SMITH: No good ones, Rich. Intelligence officers here in Britain are worried that if this operation has to be delayed for as long as two weeks, word will almost certainly leak to the German high command allowing them to move their defensive forces from their current location at Pas de Calais to behind the Atlantic Wall above Normandy.

RUNDLING: That would be unfortunate. Let's turn now to our MCN military analyst retired General Theodore "Teddy" Smith, the famous "Senior Seņor of Santiago Bay." General, you helped design the invasion of Cuba in 1898 -- just 43 years ago -- during the Spanish-American war, what do you make of this?

SMITH: Well, Rich, I'll use this map to illustrate. Assuming our troops will try to cross these beaches here ... and ... here. And assault these cliffs... here, then they will have to be supported by a naval bombardment from... here. So, we expect the Hun is flying air reconnaissance and will bring to bear their air assets to disrupt any pre-invasion shelling as soon as Allied ships are detected in this area ... here.

RUNDLING: What about tanks, General - the Panzer Divisions of General Rommel?

SMITH: Rommel is almost certainly moving his Panzer Divisions behind the Atlantic Wall ... here ... for use in a counterattack if and when the Allied forces breach those lines.

RUNDLING: Now, to Christianne Smith on a satellite phone in the French countryside. Christianne, what can you tell us?

SMITH: Rich, there is a growing sense of apprehension here about 40 miles away from what we assume will be the point of attack on the beaches of Normandy either tomorrow or the next day. Mayor Jacque Capituler is with me. Mayor, tell our viewers how you feel about the coming invasion.

CAPITULER: We don't want to be liberated. We don't need to be liberated. The Germans have established a perfectly workable government, here. The Americans should go liberate someone else, somewhere else.

RUNDLING: The thorny issue of civilian casualties and collateral damage brought onto our living room screens from right there in France, Thank you Christianne. To ... where? Ok, to Edward Smith with the forces of General George Patton in Britain. Edward.

SMITH: Rich, I am here in Kent, England opposite the Pas de Calais just across the English Channel which, if the weather were better, you could see behind me. MCN can now confirm that the activity here in Kent, which has been named "Operation Fortitude" is, for want of a better phrase: A complete fake.

RUNDLING: Fake?

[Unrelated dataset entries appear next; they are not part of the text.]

[src/rtl/dac_ser_pkg.sv]
// Shared types for the DAC frame serializer: sample width, FSM states and
// the stereo sample pair stored in the FIFO and shifted onto the pin.
package dac_ser_pkg;

    localparam int SAMPLE_W = 16;

    typedef enum logic [1:0] {
        IDLE = 2'd0,
        RUN  = 2'd1,
        STOP = 2'd2
    } ser_state_t;

    typedef struct packed {
        logic [SAMPLE_W-1:0] left;
        logic [SAMPLE_W-1:0] right;
    } stereo_sample_t;

endpackage

[src/rtl/dac_frame_serializer_if.sv]
// Sample input bundle of the DAC frame serializer.
interface dac_frame_serializer_if;
    import dac_ser_pkg::*;

    // A sample moves on a clk edge where s_valid && s_ready; the source may
    // change s_left/s_right freely while s_valid is low.
    logic                s_valid;
    logic                s_ready;
    logic [SAMPLE_W-1:0] s_left;
    logic [SAMPLE_W-1:0] s_right;

    modport master (output s_valid, output s_left, output s_right, input s_ready);
    modport slave  (input s_valid, input s_left, input s_right, output s_ready);

endinterface
===== config.mk =====
export PLATFORM = sky130hd
export DESIGN_NAME = obj_renderer_flat
export DESIGN_NICKNAME = d
export VERILOG_FILES = /design/src/rtl/obj_renderer_if.sv /design/src/rtl/obj_renderer.sv /design/src/flat_wrapper.sv
export SDC_FILE = /design/constraint.sdc
export NUM_CORES = 1
export LEC_CHECK = 0
export ABC_AREA = 1
export BUFFER_PORTS_ARGS = -buffer_cell sky130_fd_sc_hd__buf_2
export CAP_MARGIN = 40
export CORE_MARGIN = 10
export CORE_UTILIZATION = 40
export DETAILED_ROUTE_END_ITERATION = 10
export PLACE_DENSITY = 0.61
export SYNTH_ARGS = -nofsm -noshare
export SYNTH_HDL_FRONTEND = slang
export SYNTH_SLANG_ARGS = --single-unit

===== constraint.sdc =====
create_clock -name clk -period 27.9 [get_ports clk]
set_input_delay 1.395 -clock clk [delete_from_list [all_inputs] [get_ports clk]]
set_output_delay 1.395 -clock clk [all_outputs]
set_load 0.1 [all_outputs]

Explain, please, for our viewers.

SMITH: MCN can now report that Patton has constructed, literally, a phony army here. The tanks are cardboard. The planes are rubber. The radio traffic is faked. Reports of troop movements are completely fabricated. This operation, clearly, is designed to fool the Germans in Europe and Americans back home into falsely believing that the attack -- which we now think will come tomorrow if the weather lets up -- will be aimed at Pas de Calais
instead of Normandy.

RUNDLING: Excellent reporting, Edward. Joining me, now, in the studio is MCN's Senior Ethics Advisor Emma Smith. Emma? What does it mean to the American way of life when their very own government engages in this kind of deliberately false and misleading information?

SMITH: The academic community has been warning for years that the American
government would too easily sacrifice the truth on the altar of some alleged short-term military so-called advantage. "If the people can't trust the word of their government," many of us are asking, "then what we are fighting for in the first place?"

RUNDLING: Thank you, Emma Smith. And good luck with your exciting new book:
"The Soviet Experience; Success, Solidarity, and Stalin." We have received a few e-mails from viewers expressing discomfort with General Theodore Smith's use of a word to describe our German adversaries which, in some minds, is derogatory. MCN apologizes for the use of the "H" word on our air.

So, there you have it. The Allied Expeditionary Forces will, in fact, invade Europe not at Pas de Calais as the American public had been lead to believe, but at Normandy. And, that attack will take place either tomorrow or the next day, depending upon the weather.

This is Rich Rundling, MCN News. Now back to Imus.